Как назло, тетя Аня «испортилась» как раз в тот момент, когда в решающую стадию вступила кампания по доставанию обратных билетов. Волшебной силы сергей иванычей хватало лишь на поездку в один конец, так что заботиться о возвращении нужно было самим. Поэтому обычно отдыхающие немедленно по приезде записывались в очередь на заветную обратную плацкарту. Как и во всех подобных очередях, поначалу отмечались всего один-два раза в неделю, но ближе к концу августа приходилось ходить на привокзальную площадь каждый день утром и вечером.

Нечего и говорить, что в условиях поразительной легкомысленности обеих матерей за очередью следили в основном Петя и Павлик.

— Тетя Аня, почему вы еще здесь? — сердился Петя, вернувшись с пункта приема посуды и обнаружив Аньку и Эллу одинаково погруженными в мечтательную прострацию.

— А где я, по-твоему, должна быть, зайчик?

— Тетя Аня! — выходил из себя парень. — Я не зайчик, я Петя!

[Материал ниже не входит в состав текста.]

File: src/rtl/pmod_led_pwm_pkg.sv
// pmod_led_pwm_pkg: shared mode encodings and default board pin map for the PMOD LED driver
package pmod_led_pwm_pkg;
  typedef enum logic [1:0] {
    LED_OFF   = 2'd0,
    LED_ON    = 2'd1,
    LED_BLINK = 2'd2
  } led_mode_e;
  localparam logic [23:0] DEFAULT_PIN_MAP = 24'o64207531;
endpackage

File: src/rtl/pmod_led_pwm_if.sv
// pmod_led_pwm_if: single-cycle channel configuration write bus
interface pmod_led_pwm_if #(
  parameter int N_LED    = 8,
  parameter int PWM_BITS = 8
) ();
  logic                       wr_en;
  logic [$clog2(N_LED)-1:0]   wr_ch;
  logic [PWM_BITS-1:0]        wr_level;
  logic [1:0]                 wr_mode;
  modport master (output wr_en, wr_ch, wr_level, wr_mode);
  modport slave  (input  wr_en, wr_ch, wr_level, wr_mode);
endinterface

File: src/rtl/pwm_timebase.sv
// pwm_timebase: shared prescaler, PWM step counter, frame strobe and blink phase
module pwm_timebase #(
  parameter int PWM_BITS     = 8,
  parameter int PWM_DIV      = 1024,
  parameter int BLINK_FRAMES = 64
) (
  input  logic                clk,
  input  logic                reset,
  output logic [PWM_BITS-1:0] pwm_cnt,
  output logic                boundary,
  output logic                blink_phase,
  output logic                frame_start
);
  localparam int DW = PWM_DIV > 1 ? $clog2(PWM_DIV) : 1;
  localparam int BW = BLINK_FRAMES > 1 ? $clog2(BLINK_FRAMES) : 1;
  localparam logic [PWM_BITS-1:0] PWM_LAST = PWM_BITS'((1 << PWM_BITS) - 2);
  logic [DW-1:0] div_cnt;
  logic [BW-1:0] blink_cnt;
  logic step, frame_end, blink_wrap;
  assign step       = div_cnt == DW'(PWM_DIV - 1);
  assign frame_end  = step && pwm_cnt == PWM_LAST;
  assign blink_wrap = blink_cnt == BW'(BLINK_FRAMES - 1);
  assign boundary   = div_cnt == '0 && pwm_cnt == '0;
  // Blink state advances on the last cycle of a frame so the new phase covers the whole next frame.
  always_ff @(posedge clk) begin
    if (reset) begin
      div_cnt     <= '0;
      pwm_cnt     <= '0;
      blink_cnt   <= '0;
      blink_phase <= 1'b0;
      frame_start <= 1'b0;
    end else begin
      div_cnt     <= step ? '0 : div_cnt + 1'b1;
      frame_start <= boundary;
      if (step) pwm_cnt <= frame_end ? '0 : pwm_cnt + 1'b1;
      if (frame_end) begin
        blink_cnt   <= blink_wrap ? '0 : blink_cnt + 1'b1;
        blink_phase <= blink_phase ^ blink_wrap;
      end
    end
  end
endmodule

File: src/rtl/pmod_led_pwm.sv
// pmod_led_pwm: per-channel PWM/blink LED driver with frame-synchronous config and pin remap
module pmod_led_pwm
  import pmod_led_pwm_pkg::*;
#(
  parameter int N_LED        = 8,
  parameter int PWM_BITS     = 8,
  parameter int PWM_DIV      = 1024,
  parameter int BLINK_FRAMES = 64,
  parameter bit ACTIVE_LOW   = 1'b1,
  parameter logic [N_LED*$clog2(N_LED)-1:0] PIN_MAP = DEFAULT_PIN_MAP
) (
  input  logic             clk,
  input  logic             reset,
  pmod_led_pwm_if.slave    bus,
  output logic [N_LED-1:0] pmod,
  output logic             frame_start
);
  localparam int CW = $clog2(N_LED);
  logic [PWM_BITS-1:0] pwm_cnt;
  logic boundary, blink_phase;
  logic [N_LED-1:0] lit, pin_nxt;
  pwm_timebase #(
    .PWM_BITS(PWM_BITS),
    .PWM_DIV(PWM_DIV),
    .BLINK_FRAMES(BLINK_FRAMES)
  ) u_timebase (
    .clk(clk),
    .reset(reset),
    .pwm_cnt(pwm_cnt),
    .boundary(boundary),
    .blink_phase(blink_phase),
    .frame_start(frame_start)
  );
  for (genvar i = 0; i < N_LED; i++) begin : g_ch
    logic [PWM_BITS-1:0] sh_level, act_level, eff_level;
    logic [1:0] sh_mode, act_mode, eff_mode;
    always_ff @(posedge clk) begin
      if (reset) begin
        sh_level  <= '0;
        sh_mode   <= LED_OFF;
        act_level <= '0;
        act_mode  <= LED_OFF;
      end else begin
        if (boundary) begin
          act_level <= sh_level;
          act_mode  <= sh_mode;
        end
        if (bus.wr_en && bus.wr_ch == CW'(i)) begin
          sh_level <= bus.wr_level;
          sh_mode  <= bus.wr_mode;
        end
      end
    end
    // On the boundary cycle compare against the config being loaded, so step 0 of the frame already uses it.
    assign eff_level = boundary ? sh_level : act_level;
    assign eff_mode  = boundary ? sh_mode : act_mode;
    assign lit[i] = pwm_cnt < eff_level && (eff_mode == LED_ON || (eff_mode == LED_BLINK && blink_phase));
  end
  always_comb begin
    pin_nxt = '0;
    for (int i = 0; i < N_LED; i++) pin_nxt[PIN_MAP[i*CW +: CW]] = lit[i] ^ ACTIVE_LOW;
  end
  always_ff @(posedge clk) pmod <= reset ? {N_LED{ACTIVE_LOW}} : pin_nxt;
endmodule

File: src/flat_wrapper.sv
// flat-port wrapper written by rule: the top's interface ports become plain ports
module pmod_led_pwm_flat import pmod_led_pwm_pkg::*;
#(
  parameter int N_LED        = 8,
  parameter int PWM_BITS     = 8,
  parameter int PWM_DIV      = 1024,
  parameter int BLINK_FRAMES = 64,
  parameter bit ACTIVE_LOW   = 1'b1,
  parameter logic [N_LED*$clog2(N_LED)-1:0] PIN_MAP = DEFAULT_PIN_MAP
)
  (clk, reset, pmod, frame_start, bus_wr_en, bus_wr_ch, bus_wr_level, bus_wr_mode);
  pmod_led_pwm_if #(.N_LED(N_LED), .PWM_BITS(PWM_BITS)) bus_i ();
  input  logic clk;
  input  logic reset;
  output logic [N_LED-1:0] pmod;
  output logic frame_start;
  input wire logic [$bits(bus_i.wr_en)-1:0] bus_wr_en;
  input wire logic [$bits(bus_i.wr_ch)-1:0] bus_wr_ch;
  input wire logic [$bits(bus_i.wr_level)-1:0] bus_wr_level;
  input wire logic [$bits(bus_i.wr_mode)-1:0] bus_wr_mode;
  assign bus_i.wr_en = bus_wr_en;
  assign bus_i.wr_ch = bus_wr_ch;
  assign bus_i.wr_level = bus_wr_level;
  assign bus_i.wr_mode = bus_wr_mode;
  pmod_led_pwm #(.N_LED(N_LED), .PWM_BITS(PWM_BITS), .PWM_DIV(PWM_DIV), .BLINK_FRAMES(BLINK_FRAMES), .ACTIVE_LOW(ACTIVE_LOW), .PIN_MAP(PIN_MAP)) u_core (.clk(clk), .reset(reset), .bus(bus_i), .pmod(pmod), .frame_start(frame_start));
endmodule
File: config.mk
export PLATFORM = sky130hd
export DESIGN_NAME = pmod_led_pwm_flat
export DESIGN_NICKNAME = d
export VERILOG_FILES = /design/src/rtl/pmod_led_pwm_pkg.sv /design/src/rtl/pmod_led_pwm_if.sv /design/src/rtl/pwm_timebase.sv /design/src/rtl/pmod_led_pwm.sv /design/src/flat_wrapper.sv
export SDC_FILE = /design/constraint.sdc
export NUM_CORES = 1
export LEC_CHECK = 0
export BUFFER_PORTS_ARGS = -buffer_cell sky130_fd_sc_hd__buf_4
export CAP_MARGIN = 20
export CORE_UTILIZATION = 30
export DETAILED_ROUTE_END_ITERATION = 6
export GPL_TIMING_DRIVEN = 0
export PLACE_DENSITY = 0.4
export SLEW_MARGIN = 0
export SYNTH_ARGS = -nofsm -noshare
export SYNTH_HDL_FRONTEND = slang
export SYNTH_SLANG_ARGS = --single-unit
File: constraint.sdc
create_clock -name clk -period 4.4 [get_ports clk]
set_input_delay 0.22 -clock clk [delete_from_list [all_inputs] [get_ports clk]]
set_output_delay 0.22 -clock clk [all_outputs]
set_load 0.02 [all_outputs]
==> results of run 1 <==
==> power by group <==
| group | switching (uW) | internal (uW) |
|---|---|---|
| Sequential | 15.7 | 1780 |
| Clock | 713 | 929 |
| Combinational | 238 | 95.1 |
| Total | 967 | 2810 |
==> layout make-up <==
class | instances | area (um2)
fill | 2986 | 18200
multi-input combinational | 743 | 4440
sequential | 194 | 3880
tap | 378 | 473
clock buffer | 20 | 457
buffer | 53 | 209
clock inverter | 12 | 155
timing repair buffer | 9 | 67.6
inverter | 6 | 22.5
==> path summary, 6_finish.rpt <==
kind	start	endpoint	slack (ps)	cells past startpoint
max	u_core.u_timebase.pwm_cnt[0]	u_core.pmod[3]	400	13
min	bus_wr_level[7]	u_core.g_ch[2].sh_level[7]	230	3
max reg2reg	u_core.u_timebase.pwm_cnt[0]	u_core.pmod[3]	400	13
min reg2reg	u_core.g_ch[2].sh_level[5]	u_core.g_ch[2].sh_level[5]	450	2
==> metrics by stage <==
stage               hold WS (ps)  utilization [%]  area (um2)  worst slack (ps)  std cells
finish                       233             34.8        9710               400       1415
global route                 237             34.8        9710              87.3       1415
CTS                          211             34.8        9710               329       1415
detailed placement           448             32.6        9100               356       1383
global placement             444             32.5        9090               336       1383
floorplan                    436                -        8550              1570        996
==> sequential cells by signal, summed over array words and instances (netlist names) <==
signal                         cells
u_core.g_ch.act_level             64
u_core.g_ch.act_mode              16
u_core.g_ch.sh_level              64
u_core.g_ch.sh_mode               16
u_core.pmod                        8
u_core.u_timebase.blink_cnt        6
u_core.u_timebase.blink_phase      1
u_core.u_timebase.div_cnt         10
u_core.u_timebase.frame_start      1
u_core.u_timebase.pwm_cnt          8
==> routing by layer <==
metal	GRT usage, %	up-vias
met5	0	-
met4	4.90	4
met3	2.98	22
met2	33.3	86
met1	26.2	3175
li1	-	3444
==> cell families (layout without fill, tap and decap cells) <==
family          count (synthesis)  in the layout
mux                            73             73
compound gates                161            161
fa+ha+maj                      62             62
flops                         194            194
simple gates                  430            430
buf+inv                        59            100
xor+xnor                       17             17
==> tightest hold or removal path, stage by stage <==
cell and delay [ps]:
buf_1 230, nand2_1 120, a21oi_1 60
==> cell usage in the layout, fill, tap and decap left out, drive strengths merged, types with 9 or more instances in the layout <==
cell and count:
buf 27, nor2 111, nand4 15, a21oi 117, nand3 28, mux2i 73
nor3 12, ha 62, clkbuf 55, dfxtp 194, nand3b 9, xor2 14
o21ai 25, nand2 209, nor2b 20
==> results.cfg, run 1 <==
[logic_synthesis]
synth_xor_area_share_pct = 1.74
ys_ff_latch = 194
synth_fa_ha_area_share_pct = 9.08
yosysMostFrequentCell = nand2_1
syn_area_um2 = 8550
yosysWarnings = 0
synth.top_cells.by_count = nand2_1, dfxtp_1, a21oi_1, nor2_1, mux2i_1
async_reset_ff_share_pct = 0
synth_compound_area_share_pct = 10.1
synth-simple-area-share_pct = 22.4
synth_cell_types = 37
syn-instance-count = 996
yosys.area.top_type_share_pct = 45.4
synth-main-ff-cell = dfxtp_1
synth.area.mux_share_pct = 8.55
synth_top_family_by_area = simple AND/OR/NAND/NOR gates
syn_area_per_cell_um2 = 8.58
synthTopCellsByArea = dfxtp_1, nand2_1, ha_1
syn_nets = 1074
synth_edf_count = 0
yosys.area.top_type = dfxtp_1
ys_seq_area_share_pct = 45.4

[final_layout]
drive_gt1_share_pct = 5.30
final_nets = 1102
syn_to_final_growth_pct = 13.6
n_antenna_cell = 0

[floorplanning]
die_y_um = 171
core_um2 = 27900
dieArea_um2 = 29200
std_cell_rows = 61
die_w_um = 171
io_pins = 25
initial_core_util_pct = 30.6

[sta]
rsz0062_at_grt = no
timing.final.crit_share_pct = 90.9
fin_worst_skew_ps = 16.8
worst_pin_slew_ps = 977
fin_setup_tns_ps = 0
slew_headroom_pct = 34.9
setup_violations = 0
hold_viol_final = 0
period_minus_slack_ps = 4000
timing.fmax_ghz = 0.250
drv_slew = 0

[cts]
max-clock-path-buffers = 2
cts_setup_buffers = 0
postCtsHoldBufs = 0
cts_resized = 0
cts-htree-levels = 4
cts_tree = yes
insertion_delay_ps = 440
cts_made_buffers = 17
root_buffer = clkbuf_16
clk_pin_slew_ps = 80
cts_sinks = 194

[global_routing]
overflow = 0
grt_pass1_wl_mm = 41.1
grt_pass1_vias = 6534
antenna_found_initial = 2
track_usage_pct = 19.7
grt_max_degree = 17

[placed_design]
gp_congestion = 0.754
portBuffers = 9
hpwl_mm = 17.8

[worst_setup_path]
critPathRequiredTime_ps = 4690
crit_type = reg -> reg
path_cells = clkbuf_1 > inv_1 > ha_1 > nor4b_1 > nand4_1 > clkbuf_1 > clkbuf_1 > mux2i_1 > ha_1 > nand4_1 > nor2_1 > nor3_1 > o2111ai_1
end_kind = flip-flop
critPathSlowestCell = clkbuf_1
worstPathArrival_ps = 4290
crit_family = buffers and inverters
cp_num_buf_inv = 4
cp_max_fo = 10
crit_top_cell = clkbuf_1
max_stage_delay_ps = 680
cp-start-kind = flip-flop

[power]
ir_drop_mv = 0.232
p_leak_uw = 0.00372
powerDensity_nw_per_um2 = 389
finalPower_uw = 3770

[detailed_routing]
met3_length_um = 672
first_pass_iters = 6
top_layer = met5
wl_per_cell_um = 19.2
wl_mm = 27.2
wl_met2_mm = 13.0
drt_iter0_drc = 386
wl_met1_mm = 13.2
viasPerCell = 4.76
drc = 0
vias = 6731
ant_nets = 0

[min_path]
hold_class = in -> reg

[flow_run]
maxCapViolCount = 0

[status]
status = completed
Power figures use the tool's default switching activity.
==> run 2: changes to the inputs <==
- CORE_UTILIZATION: 30 -> 55
- PLACE_DENSITY: 0.4 -> 0.68
==> results.cfg, run 2 (synthesis results as in run 1) <==
[final_layout]
final_nets = 1104
n_antenna_cell = 0
mostFrequentLayoutCell = nand2_1
fillers = 1340
drive_gt1_share_pct = 5.29
layout_common_cells = nand2_1, dfxtp_1, a21oi_1
multi_input_area_um2 = 4430
design_area_um2 = 9480
regArea_um2 = 3880
top_regs = u_core.g_ch.act_level x64, u_core.g_ch.sh_level x64
syn_to_final_growth_pct = 10.9

[worst_setup_path]
end_kind = flip-flop
rr_endpoint = u_core.pmod[3]
cp_max_fo = 10
cp-startpoint = u_core.u_timebase.pwm_cnt[0]
r2r_start = u_core.u_timebase.pwm_cnt[0]
crit_type = reg -> reg
r2r_cells = 14
worstPathArrival_ps = 4200
reg2reg_slack_ps = 490
cp-start-kind = flip-flop
critPathRequiredTime_ps = 4690

[floorplanning]
initial_core_util_pct = 56.2
die_w_um = 127
io_pins = 25
dieArea_um2 = 16000
core_um2 = 15200
die_y_um = 127
std_cell_rows = 45

[power]
p_sw_share_pct = 24.6
p_leak_uw = 0.00374
pwr-share-clk_pct = 43.2
p_sw_uw = 917
ir_drop_mv = 0.310
power_frac_seq_pct = 48.3
internal_power_uw = 2810
powerDensity_nw_per_um2 = 393
combPwrFrac_pct = 8.4

[cts]
postCtsHoldBufs = 0
insertion_delay_ps = 440
cts_tree = yes
root_buffer = clkbuf_16
cts_resized = 0
cts_made_buffers = 17
cts_sinks = 194
cts-htree-levels = 4
clk_pin_slew_ps = 70
cts_setup_buffers = 0
max-clock-path-buffers = 2

[global_routing]
grt_max_degree = 17
track_usage_pct = 29.5
grt_pass1_wl_mm = 35.5
overflow = 0
antenna_found_initial = 0
grt_pass1_vias = 6494

[placed_design]
gp_congestion = 0.859
hpwl_mm = 14.7
dpl_cell_area_um2 = 8860
pre_cts_ws_ps = 577
portBuffers = 9

[sta]
timing.fmax_ghz = 0.256
rsz0062_at_grt = no
fin_setup_tns_ps = 0
fin_worst_skew_ps = 11.4
period_minus_slack_ps = 3910
setup_violations = 0
hold_viol_final = 0
timing.final.crit_share_pct = 88.9
slew_headroom_pct = 37.3
drv_slew = 0
worst_slack_ps = 490
worst_pin_slew_ps = 940
hold_ws_ps = 235

[detailed_routing]
viasPerCell = 5.67
vias = 6954
drt_iter0_drc = 509
first_pass_iters = 7
ant_nets = 0
drc = 4
wl_per_cell_um = 18.4
wl_mm = 22.6

[flow_run]
maxCapViolCount = 0

[status]
violations = design-rule violations
status = finished, violations left

[min_path]
hp-start = bus_wr_level[7]
hold_end = u_core.g_ch[0].sh_level[7]
whs_path_depth = 3
hold_class = in -> reg
==> run 2: worst max-delay path, stage by stage, from the launching register on <==
cell	delay [ps]
dfxtp_1	340
clkbuf_1	600
inv_1	190
ha_1	260
nor4b_1	180
nand4_1	160
clkbuf_1	300
buf_2	420
mux2i_1	320
ha_1	290
a21o_1	180
a21oi_1	130
nor2_1	50
nor3_1	180
o2111ai_1	170
==> run 2: worst max path at each step <==
stage | to | slack, ps
3_5_place_dp | u_core.pmod[1] | 580
2_1_floorplan | u_core.pmod[0] | 1570
3_3_place_gp | u_core.pmod[0] | 680
6_report | u_core.pmod[3] | 490
5_1_grt | u_core.pmod[3] | 280
4_1_cts | u_core.pmod[3] | 510
==> run 2: area by class of cell <==
| cell class | instances | area share [%] |
|---|---|---|
| plain buffers | 53 | 2.20 |
| clock inverters | 12 | 1.65 |
| inverters | 6 | 0.238 |
| flip-flops and latches | 194 | 41.0 |
| repair buffers | 11 | 0.871 |
| multi-input cells | 743 | 46.8 |
| clock buffers | 20 | 4.82 |
| well taps | 188 | 2.48 |
==> run 2: per-layer routing <==
layer	track usage (%)	part of all wire (%)	routed length, um
met1	39.1	47	10500
met2	49.3	47	10600
met3	4.01	3.9	879
met4	10.9	2.3	519
met5	0	0	0
==> run 2: stage by stage <==
stage / utilization, % / cells / power [uW]
final: 62.3 / 1227 / 3720
after global placement: 58.2 / 1193 / 2150
after global routing: 62.3 / 1227 / 3840
after floorplan: - / 996 / 2050
after CTS: 62.3 / 1227 / 3730
after detailed placement: 58.3 / 1195 / 2150
==> run 2: power by group through the flow <==
stage	Sequential (uW)	Combinational, uW	Clock [uW]
6_report	1800	314	1610
5_1_grt	1800	337	1700
4_1_cts	1800	312	1620
3_5_place_dp	1840	310	0
3_3_place_gp	1840	309	0
2_1_floorplan	1840	209	0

Зайчик — это Павлик, ваш сын. А вы сейчас должны быть на площади. Отмечаться. Бегите скорее, а то очередь пройдет.

— Ну, пройдет и пройдет, — беспечно говорила Анька, спуская, тем не менее, ноги с кровати. — Может, оно и к лучшему… Значит, ты у нас не зайчик, ты у нас Петя. А кто же тогда волк? Волк… это… я!

И тут же, подмигнув Павлику и шутливо рыча, она набрасывалась на Петю, принимаясь тормошить и щекотать парня, что и вовсе приводило его в настоящую ярость.

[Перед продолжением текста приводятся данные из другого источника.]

File: config.mk
export PLATFORM = sky130hd
export DESIGN_NAME = switch_debounce
export DESIGN_NICKNAME = d
export VERILOG_FILES = /design/src/rtl/switch_debounce.sv
export SDC_FILE = /design/constraint.sdc
export NUM_CORES = 1
export LEC_CHECK = 0
export CAP_MARGIN = 25
export CELL_PAD_IN_SITES_DETAIL_PLACEMENT = 0
export CELL_PAD_IN_SITES_GLOBAL_PLACEMENT = 1
export CORE_MARGIN = 5
export CORE_UTILIZATION = 43
export DETAILED_ROUTE_END_ITERATION = 10
export GPL_TIMING_DRIVEN = 0
export PLACE_DENSITY = 0.84
export SLEW_MARGIN = 20
export SYNTH_ARGS = -nofsm -noshare
export SYNTH_HDL_FRONTEND = slang
export SYNTH_SLANG_ARGS = --single-unit
File: constraint.sdc
create_clock -name i_Clk -period 2.51 [get_ports i_Clk]
set_clock_uncertainty 0.15 [all_clocks]
set_input_delay 0.251 -clock i_Clk [delete_from_list [all_inputs] [get_ports i_Clk]]
set_output_delay 0.251 -clock i_Clk [all_outputs]
set_load 0.01 [all_outputs]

— Хватит! Нет! — вопил он, отбиваясь и топая ногами. — Да что с вами такое, тетя Аня? Совсем в детство впали, да?

— Наоборот, Петенька, совсем наоборот, — вступала в разговор Элла, не отрываясь от созерцания голых стропил «Петропавловской крепости». — Тетя Аня наконец-то повзрослела.

— Повзрослела?! Значит, пусть идет отмечаться! — кричал Петя. — Там детей не принимают, а то я бы сам пошел! Я не понимаю: вам что, на работу не надо? Вас же уволят, и тетю Аню и тебя!

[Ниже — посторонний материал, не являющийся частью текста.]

## src/rtl/ser_pkg.sv

```systemverilog
// Shared definitions for the bit-stream serializer: FSM state encodings,
// default idle level and the bit-counter width helper.
package ser_pkg;

   typedef enum logic [1:0] {
      S_IDLE   = 2'd0,
      S_SHIFT  = 2'd1,
      S_PARITY = 2'd2
   } state_t;

   localparam logic IDLE_LVL_DEF = 1'b0;

   // Counter must be able to hold WIDTH (one past the last data bit index).
   function automatic int cnt_w(input int w);
      return $clog2(w + 1);
   endfunction

endpackage

```

## src/rtl/bit_stream_serializer_piso_shreg.sv

```systemverilog
// WIDTH-bit load/shift-left register; o_next is the bit that becomes MSB after
// the next shift. Async active-low reset.
module piso_shreg #(
   parameter int WIDTH = 8
) (
   input  logic             clk,
   input  logic             rst_n,
   input  logic             i_load,
   input  logic             i_shift,
   input  logic [WIDTH-1:0] i_d,
   output logic             o_next
);

   logic [WIDTH-1:0] r_q;

   // Departing MSB wraps to the LSB; it is never observed again within a word.
   always_ff @(posedge clk or negedge rst_n) begin
      if (!rst_n)
         r_q <= '0;
      else if (i_load)
         r_q <= i_d;
      else if (i_shift)
         r_q <= {r_q[WIDTH-2:0], r_q[WIDTH-1]};
   end

   assign o_next = r_q[WIDTH-2];

endmodule

```

## src/rtl/bit_stream_serializer.sv

```systemverilog
// Parallel-in/serial-out word serializer, MSB first, gap-free back-to-back.
// Optional even-parity bit after the LSB when SER_PARITY_EN is defined.
module bit_stream_serializer
   import ser_pkg::*;
#(
   parameter int   WIDTH    = 8,
   parameter logic IDLE_LVL = IDLE_LVL_DEF
) (
   input  logic             clk,
   input  logic             rst,
   input  logic [WIDTH-1:0] data_in,
   input  logic             load_valid,
   output logic             load_ready,
   output logic             signal,
   output logic             busy,
   output logic             done
);

   localparam int            CW   = cnt_w(WIDTH);
   localparam logic [CW-1:0] LAST = CW'(WIDTH - 1);

   state_t        r_state, w_state_nxt;
   logic [CW-1:0] r_bit_cnt;
   logic          r_signal, r_busy;
   logic          w_next_bit, w_last_data, w_final, w_accept, w_shift;

   assign w_last_data = (r_state == S_SHIFT) && (r_bit_cnt == LAST);
`ifdef SER_PARITY_EN
   assign w_final     = (r_state == S_PARITY);
`else
   assign w_final     = w_last_data;
`endif
   assign load_ready  = (r_state == S_IDLE) || w_final;
   assign w_accept    = load_valid & load_ready;
   assign w_shift     = (r_state == S_SHIFT) && !w_last_data;

   assign signal = r_signal;
   assign busy   = r_busy;
   assign done   = w_final;

   piso_shreg #(.WIDTH(WIDTH)) u_shreg (
      .clk     (clk),
      .rst_n   (rst),
      .i_load  (w_accept),
      .i_shift (w_shift),
      .i_d     (data_in),
      .o_next  (w_next_bit)
   );

   always_ff @(posedge clk or negedge rst) begin
      if (!rst)
         r_state <= S_IDLE;
      else
         r_state <= w_state_nxt;
   end

   always_comb begin
      w_state_nxt = r_state;
      case (r_state)
         S_IDLE:   if (w_accept) w_state_nxt = S_SHIFT;
         S_SHIFT:  if (w_last_data) begin
`ifdef SER_PARITY_EN
            w_state_nxt = S_PARITY;
`else
            w_state_nxt = w_accept ? S_SHIFT : S_IDLE;
`endif
         end
         S_PARITY: w_state_nxt = w_accept ? S_SHIFT : S_IDLE;
         default:  w_state_nxt = S_IDLE;
      endcase
   end

`ifdef SER_PARITY_EN
   logic r_par;

   // Running XOR of every data bit already placed on 'signal'.
   always_ff @(posedge clk or negedge rst) begin
      if (!rst)
         r_par <= 1'b0;
      else if (w_accept)
         r_par <= data_in[WIDTH-1];
      else if (w_shift)
         r_par <= r_par ^ w_next_bit;
   end
`endif

   always_ff @(posedge clk or negedge rst) begin
      if (!rst) begin
         r_signal  <= IDLE_LVL;
         r_busy    <= 1'b0;
         r_bit_cnt <= '0;
      end else if (w_accept) begin
         r_signal  <= data_in[WIDTH-1];
         r_busy    <= 1'b1;
         r_bit_cnt <= '0;
      end else if (w_shift) begin
         r_signal  <= w_next_bit;
         r_bit_cnt <= r_bit_cnt + CW'(1);
`ifdef SER_PARITY_EN
      end else if (w_last_data) begin
         r_signal  <= r_par;
         r_bit_cnt <= r_bit_cnt + CW'(1);
`endif
      end else if (w_final) begin
         r_signal  <= IDLE_LVL;
         r_busy    <= 1'b0;
         r_bit_cnt <= '0;
      end
   end

endmodule

```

— Не уволят, Петенька, не волнуйся… — лениво отвечала Элла. — Анечка, а чего б тебе и в самом деле не сходить, не отметиться? Видишь, дети нервничают, а им еще жизнь жить.

— Не сходить, не отметиться? А я что делаю? Я и не хожу, я и не отмечаюсь! — хохотала Анька.

Хохотала, но шла. Не для себя, для Павлика. Она-то готова была прожить остаток жизни именно здесь, в Дельфах, в ночном обмороке свиданий на мостках дельфиньего царства. Она-то до конца света дышала бы только так — губами, распухшими от поцелуев. Она-то точно так же коротала бы дни, переходя от глубокой бездумной задумчивости к безудержному и беспричинному веселью… Она-то — да… Но Павлик… Павлику было всего четыре с хвостиком, а потому рассчитывать на то, что он вдруг превратится в самостоятельного Петю и уйдет в автономное плавание, попросту не приходилось. А что тогда приходилось? Приходилось идти отмечаться, чтобы купить этот треклятый билет туда, куда ей меньше всего хотелось: домой, в Питер.

И она шла на площадь, где толпились нервные, трясущиеся от страха люди, полагающие себя взрослыми, где каждый следил за каждым и подсиживал каждого, и все свои помыслы сосредоточивал на том, чтобы продвинуться еще на три, на два, на полшага вперед, как будто в этой потной и неприятной суете и заключались суть и назначение жизни. Шла и поражала соседей своим нелогичным, странным, нездешним спокойствием, которое неспроста называется олимпийским: ведь Олимп находится совсем недалеко от Парнаса, а значит, и от Дельф, а значит, и от пупа мира, от завязанного на мостках дельфинария узла, частью которого она ощущала себя и который, увы, должен был вот-вот развязаться.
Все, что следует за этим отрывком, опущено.